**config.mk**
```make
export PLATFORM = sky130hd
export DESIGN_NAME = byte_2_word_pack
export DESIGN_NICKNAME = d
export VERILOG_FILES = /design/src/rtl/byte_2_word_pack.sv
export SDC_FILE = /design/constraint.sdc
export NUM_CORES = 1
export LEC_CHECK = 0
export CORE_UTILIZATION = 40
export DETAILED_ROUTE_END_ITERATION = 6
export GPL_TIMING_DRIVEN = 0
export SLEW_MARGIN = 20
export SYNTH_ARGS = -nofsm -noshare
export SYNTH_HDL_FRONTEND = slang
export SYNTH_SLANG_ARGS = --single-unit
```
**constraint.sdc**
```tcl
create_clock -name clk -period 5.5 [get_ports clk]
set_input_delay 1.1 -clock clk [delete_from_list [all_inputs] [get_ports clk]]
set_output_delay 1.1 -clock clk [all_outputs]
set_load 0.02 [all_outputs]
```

▬▬▬

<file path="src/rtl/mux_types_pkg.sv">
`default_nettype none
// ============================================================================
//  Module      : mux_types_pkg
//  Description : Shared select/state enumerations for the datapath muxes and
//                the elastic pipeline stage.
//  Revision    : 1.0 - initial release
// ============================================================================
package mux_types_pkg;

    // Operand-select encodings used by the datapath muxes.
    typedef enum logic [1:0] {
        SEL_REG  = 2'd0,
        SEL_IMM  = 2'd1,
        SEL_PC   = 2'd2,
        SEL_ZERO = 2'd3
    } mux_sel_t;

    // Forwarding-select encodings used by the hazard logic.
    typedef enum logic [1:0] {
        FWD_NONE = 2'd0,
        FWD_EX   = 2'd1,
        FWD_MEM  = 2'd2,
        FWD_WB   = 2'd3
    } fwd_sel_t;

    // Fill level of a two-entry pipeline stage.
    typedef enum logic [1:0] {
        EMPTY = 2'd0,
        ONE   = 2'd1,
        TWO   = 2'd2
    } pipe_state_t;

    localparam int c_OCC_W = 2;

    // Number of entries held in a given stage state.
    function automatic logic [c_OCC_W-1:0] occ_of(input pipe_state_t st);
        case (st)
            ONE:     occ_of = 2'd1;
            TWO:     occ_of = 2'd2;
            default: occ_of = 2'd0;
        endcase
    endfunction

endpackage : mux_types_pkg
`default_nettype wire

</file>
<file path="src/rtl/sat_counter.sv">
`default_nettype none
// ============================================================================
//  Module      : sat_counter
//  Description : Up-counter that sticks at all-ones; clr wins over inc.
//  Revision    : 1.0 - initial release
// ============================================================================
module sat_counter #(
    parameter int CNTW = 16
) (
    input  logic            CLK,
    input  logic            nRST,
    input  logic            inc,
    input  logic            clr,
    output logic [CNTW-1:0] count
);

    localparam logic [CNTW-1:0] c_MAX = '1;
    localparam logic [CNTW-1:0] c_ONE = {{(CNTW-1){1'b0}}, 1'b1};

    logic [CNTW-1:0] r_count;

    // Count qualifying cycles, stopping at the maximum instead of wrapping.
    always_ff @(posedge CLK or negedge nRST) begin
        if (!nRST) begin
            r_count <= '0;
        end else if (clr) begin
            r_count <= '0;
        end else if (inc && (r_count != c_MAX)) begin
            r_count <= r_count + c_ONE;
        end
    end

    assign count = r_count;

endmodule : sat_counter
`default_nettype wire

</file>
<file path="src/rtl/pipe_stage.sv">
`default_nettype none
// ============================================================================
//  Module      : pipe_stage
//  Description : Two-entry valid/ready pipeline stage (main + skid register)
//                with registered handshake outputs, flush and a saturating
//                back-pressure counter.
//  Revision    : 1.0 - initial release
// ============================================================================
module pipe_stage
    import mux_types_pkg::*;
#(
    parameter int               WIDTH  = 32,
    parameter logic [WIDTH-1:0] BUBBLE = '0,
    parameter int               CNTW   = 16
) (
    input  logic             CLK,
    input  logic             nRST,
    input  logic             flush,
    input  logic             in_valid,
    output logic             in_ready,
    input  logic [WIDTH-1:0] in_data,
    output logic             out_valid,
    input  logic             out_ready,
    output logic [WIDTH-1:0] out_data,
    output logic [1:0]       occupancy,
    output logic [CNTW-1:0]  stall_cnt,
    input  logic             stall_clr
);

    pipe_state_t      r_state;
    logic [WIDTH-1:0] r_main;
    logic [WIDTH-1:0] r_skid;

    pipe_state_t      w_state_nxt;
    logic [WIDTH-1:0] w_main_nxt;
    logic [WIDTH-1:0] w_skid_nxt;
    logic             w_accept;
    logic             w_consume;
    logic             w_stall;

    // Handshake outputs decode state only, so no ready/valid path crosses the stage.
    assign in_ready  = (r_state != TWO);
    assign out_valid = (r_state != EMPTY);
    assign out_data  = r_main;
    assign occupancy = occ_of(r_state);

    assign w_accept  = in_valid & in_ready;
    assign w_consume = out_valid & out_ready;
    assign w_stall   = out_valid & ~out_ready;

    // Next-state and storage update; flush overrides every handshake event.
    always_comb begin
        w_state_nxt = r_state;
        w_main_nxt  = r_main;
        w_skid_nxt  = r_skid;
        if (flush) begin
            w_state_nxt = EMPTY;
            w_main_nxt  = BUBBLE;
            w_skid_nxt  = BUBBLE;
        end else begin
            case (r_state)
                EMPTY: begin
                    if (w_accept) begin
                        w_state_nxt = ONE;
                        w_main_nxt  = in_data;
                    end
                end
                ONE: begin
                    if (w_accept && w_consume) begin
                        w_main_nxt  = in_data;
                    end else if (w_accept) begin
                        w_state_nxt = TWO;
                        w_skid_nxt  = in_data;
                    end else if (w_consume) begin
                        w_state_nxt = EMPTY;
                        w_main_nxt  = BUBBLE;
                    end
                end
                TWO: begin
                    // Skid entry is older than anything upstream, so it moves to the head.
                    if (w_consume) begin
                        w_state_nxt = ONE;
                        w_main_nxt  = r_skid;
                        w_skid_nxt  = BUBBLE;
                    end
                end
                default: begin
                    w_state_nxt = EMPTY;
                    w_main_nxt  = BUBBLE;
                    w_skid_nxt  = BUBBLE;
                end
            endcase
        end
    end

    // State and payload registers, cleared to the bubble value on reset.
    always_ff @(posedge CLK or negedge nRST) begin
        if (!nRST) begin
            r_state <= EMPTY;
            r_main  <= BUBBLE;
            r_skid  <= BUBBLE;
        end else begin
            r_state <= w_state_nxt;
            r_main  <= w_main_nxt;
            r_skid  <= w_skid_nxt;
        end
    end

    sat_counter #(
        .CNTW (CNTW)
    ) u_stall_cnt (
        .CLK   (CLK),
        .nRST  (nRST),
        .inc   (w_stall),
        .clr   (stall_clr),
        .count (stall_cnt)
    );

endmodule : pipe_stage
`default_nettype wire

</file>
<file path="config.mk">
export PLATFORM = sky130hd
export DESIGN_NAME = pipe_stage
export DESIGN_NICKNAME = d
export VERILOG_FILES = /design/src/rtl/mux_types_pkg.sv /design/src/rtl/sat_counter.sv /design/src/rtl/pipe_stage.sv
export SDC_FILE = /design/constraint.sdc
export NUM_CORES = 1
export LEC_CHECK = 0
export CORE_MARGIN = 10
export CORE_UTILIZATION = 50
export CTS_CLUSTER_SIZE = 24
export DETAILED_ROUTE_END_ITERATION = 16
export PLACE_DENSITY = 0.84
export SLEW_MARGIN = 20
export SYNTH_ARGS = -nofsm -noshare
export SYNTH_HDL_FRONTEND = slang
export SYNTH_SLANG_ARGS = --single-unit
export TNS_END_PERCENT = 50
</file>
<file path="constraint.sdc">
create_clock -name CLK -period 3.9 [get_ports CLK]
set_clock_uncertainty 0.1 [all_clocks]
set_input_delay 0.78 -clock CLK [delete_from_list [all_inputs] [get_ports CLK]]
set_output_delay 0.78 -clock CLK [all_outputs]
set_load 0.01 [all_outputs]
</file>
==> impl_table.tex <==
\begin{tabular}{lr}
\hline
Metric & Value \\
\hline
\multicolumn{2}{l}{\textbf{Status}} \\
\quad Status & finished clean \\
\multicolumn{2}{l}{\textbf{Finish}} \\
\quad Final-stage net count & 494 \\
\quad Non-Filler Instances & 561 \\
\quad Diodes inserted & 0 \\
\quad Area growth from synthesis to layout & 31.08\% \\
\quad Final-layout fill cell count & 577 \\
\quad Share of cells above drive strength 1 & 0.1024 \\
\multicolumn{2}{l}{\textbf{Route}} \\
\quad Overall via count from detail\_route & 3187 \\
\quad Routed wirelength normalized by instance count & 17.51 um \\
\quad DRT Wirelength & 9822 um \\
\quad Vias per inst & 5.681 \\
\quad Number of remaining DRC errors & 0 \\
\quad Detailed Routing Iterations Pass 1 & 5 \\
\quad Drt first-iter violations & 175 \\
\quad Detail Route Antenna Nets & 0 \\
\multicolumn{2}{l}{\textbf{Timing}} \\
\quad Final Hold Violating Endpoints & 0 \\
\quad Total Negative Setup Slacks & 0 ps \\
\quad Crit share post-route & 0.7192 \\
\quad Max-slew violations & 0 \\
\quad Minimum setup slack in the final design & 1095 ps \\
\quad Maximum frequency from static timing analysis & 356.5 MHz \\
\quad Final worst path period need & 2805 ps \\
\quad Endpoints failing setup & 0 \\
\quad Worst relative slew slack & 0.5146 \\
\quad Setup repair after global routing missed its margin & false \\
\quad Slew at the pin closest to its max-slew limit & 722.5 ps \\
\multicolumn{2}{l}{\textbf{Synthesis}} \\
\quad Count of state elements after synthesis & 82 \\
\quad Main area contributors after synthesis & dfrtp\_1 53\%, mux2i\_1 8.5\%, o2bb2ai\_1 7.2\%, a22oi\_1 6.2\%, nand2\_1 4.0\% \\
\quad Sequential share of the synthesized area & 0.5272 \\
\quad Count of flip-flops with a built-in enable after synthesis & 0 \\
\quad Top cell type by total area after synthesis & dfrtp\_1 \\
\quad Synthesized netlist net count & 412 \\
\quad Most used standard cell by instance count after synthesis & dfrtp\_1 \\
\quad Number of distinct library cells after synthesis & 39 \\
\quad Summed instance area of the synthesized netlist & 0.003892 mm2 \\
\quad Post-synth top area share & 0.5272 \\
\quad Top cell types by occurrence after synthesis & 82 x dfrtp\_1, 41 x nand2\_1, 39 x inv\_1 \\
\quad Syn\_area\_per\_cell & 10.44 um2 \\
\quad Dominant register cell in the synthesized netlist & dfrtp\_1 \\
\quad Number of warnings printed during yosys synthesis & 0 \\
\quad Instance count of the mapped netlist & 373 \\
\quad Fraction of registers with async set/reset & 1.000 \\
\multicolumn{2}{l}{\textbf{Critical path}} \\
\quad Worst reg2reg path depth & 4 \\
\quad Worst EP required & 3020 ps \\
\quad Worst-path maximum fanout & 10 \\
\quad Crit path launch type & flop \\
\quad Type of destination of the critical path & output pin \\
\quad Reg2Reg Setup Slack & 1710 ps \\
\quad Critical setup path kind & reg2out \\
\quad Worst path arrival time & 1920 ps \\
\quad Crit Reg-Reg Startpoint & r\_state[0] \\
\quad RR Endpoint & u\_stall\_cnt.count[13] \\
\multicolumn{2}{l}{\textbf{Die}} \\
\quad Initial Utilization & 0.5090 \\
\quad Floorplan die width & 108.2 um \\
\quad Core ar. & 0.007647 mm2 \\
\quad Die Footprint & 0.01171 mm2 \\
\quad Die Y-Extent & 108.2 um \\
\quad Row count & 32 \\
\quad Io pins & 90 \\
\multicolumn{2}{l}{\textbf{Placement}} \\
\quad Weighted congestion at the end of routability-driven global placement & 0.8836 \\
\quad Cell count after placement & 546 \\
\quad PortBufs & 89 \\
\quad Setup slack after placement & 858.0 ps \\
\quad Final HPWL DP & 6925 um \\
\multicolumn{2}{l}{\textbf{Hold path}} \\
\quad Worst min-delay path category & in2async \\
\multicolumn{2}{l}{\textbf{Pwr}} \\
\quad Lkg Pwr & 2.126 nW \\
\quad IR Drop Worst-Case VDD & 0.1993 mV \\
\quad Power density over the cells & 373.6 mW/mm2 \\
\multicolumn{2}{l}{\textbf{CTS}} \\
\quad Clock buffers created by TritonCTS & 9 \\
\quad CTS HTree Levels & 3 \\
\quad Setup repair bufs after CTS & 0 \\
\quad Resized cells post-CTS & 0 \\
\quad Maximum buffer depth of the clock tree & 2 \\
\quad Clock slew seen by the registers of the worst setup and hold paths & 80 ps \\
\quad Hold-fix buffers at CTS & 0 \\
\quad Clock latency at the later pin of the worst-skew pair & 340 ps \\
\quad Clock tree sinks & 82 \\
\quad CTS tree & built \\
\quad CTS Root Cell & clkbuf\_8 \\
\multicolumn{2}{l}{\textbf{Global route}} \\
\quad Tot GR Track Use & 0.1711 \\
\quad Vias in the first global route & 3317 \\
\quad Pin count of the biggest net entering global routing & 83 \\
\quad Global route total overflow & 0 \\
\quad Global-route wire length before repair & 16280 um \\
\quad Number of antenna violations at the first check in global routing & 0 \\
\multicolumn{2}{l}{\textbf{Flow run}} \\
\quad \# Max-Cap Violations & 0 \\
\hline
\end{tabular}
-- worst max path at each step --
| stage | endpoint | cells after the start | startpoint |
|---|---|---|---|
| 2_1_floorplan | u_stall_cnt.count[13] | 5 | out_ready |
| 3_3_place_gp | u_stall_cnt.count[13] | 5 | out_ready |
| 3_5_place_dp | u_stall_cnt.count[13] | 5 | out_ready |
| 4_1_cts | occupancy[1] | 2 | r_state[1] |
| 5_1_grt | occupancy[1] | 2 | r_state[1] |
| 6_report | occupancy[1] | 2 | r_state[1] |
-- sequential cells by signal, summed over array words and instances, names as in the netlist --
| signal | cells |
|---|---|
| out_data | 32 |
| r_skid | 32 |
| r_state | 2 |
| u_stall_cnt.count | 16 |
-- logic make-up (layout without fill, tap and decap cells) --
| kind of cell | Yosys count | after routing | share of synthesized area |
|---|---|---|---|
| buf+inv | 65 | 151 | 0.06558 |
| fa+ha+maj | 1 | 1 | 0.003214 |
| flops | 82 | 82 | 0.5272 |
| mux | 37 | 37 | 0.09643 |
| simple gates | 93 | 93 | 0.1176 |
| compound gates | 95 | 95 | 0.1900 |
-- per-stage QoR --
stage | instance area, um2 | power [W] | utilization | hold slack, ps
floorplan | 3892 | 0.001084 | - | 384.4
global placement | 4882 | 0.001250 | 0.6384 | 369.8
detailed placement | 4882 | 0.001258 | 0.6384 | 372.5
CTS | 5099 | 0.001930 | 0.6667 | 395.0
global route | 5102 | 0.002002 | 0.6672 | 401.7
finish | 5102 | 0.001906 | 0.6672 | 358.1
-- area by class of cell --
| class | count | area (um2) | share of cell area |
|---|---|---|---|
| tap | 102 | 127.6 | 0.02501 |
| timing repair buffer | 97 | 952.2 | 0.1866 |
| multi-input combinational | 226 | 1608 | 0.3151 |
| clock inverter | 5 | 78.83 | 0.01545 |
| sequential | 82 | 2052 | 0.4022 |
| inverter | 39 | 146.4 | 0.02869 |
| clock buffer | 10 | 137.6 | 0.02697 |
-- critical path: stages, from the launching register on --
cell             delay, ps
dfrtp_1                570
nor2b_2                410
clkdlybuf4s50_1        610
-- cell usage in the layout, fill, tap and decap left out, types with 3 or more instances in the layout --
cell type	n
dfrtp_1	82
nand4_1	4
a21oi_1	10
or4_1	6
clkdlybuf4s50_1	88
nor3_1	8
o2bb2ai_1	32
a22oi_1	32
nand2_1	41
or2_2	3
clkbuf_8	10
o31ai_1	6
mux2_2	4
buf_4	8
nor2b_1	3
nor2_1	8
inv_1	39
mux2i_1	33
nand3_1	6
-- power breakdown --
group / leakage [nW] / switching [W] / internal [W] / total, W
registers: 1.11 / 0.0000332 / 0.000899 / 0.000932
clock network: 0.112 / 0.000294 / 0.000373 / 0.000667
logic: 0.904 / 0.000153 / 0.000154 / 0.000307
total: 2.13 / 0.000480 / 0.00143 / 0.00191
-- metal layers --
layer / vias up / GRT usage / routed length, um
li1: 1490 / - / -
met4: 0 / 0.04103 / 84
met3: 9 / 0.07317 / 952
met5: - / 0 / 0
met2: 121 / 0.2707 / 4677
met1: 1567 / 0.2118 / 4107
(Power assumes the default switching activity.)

▬▬▬

— WHAT THE EXERCISE ASKS —
Scan the data above, find each line with "layout", and copy it.

— YOUR RESPONSE —
\quad Area growth from synthesis to layout & 31.08\% \\
\quad Final-layout fill cell count & 577 \\
-- logic make-up (layout without fill, tap and decap cells) --
-- cell usage in the layout, fill, tap and decap left out, types with 3 or more instances in the layout --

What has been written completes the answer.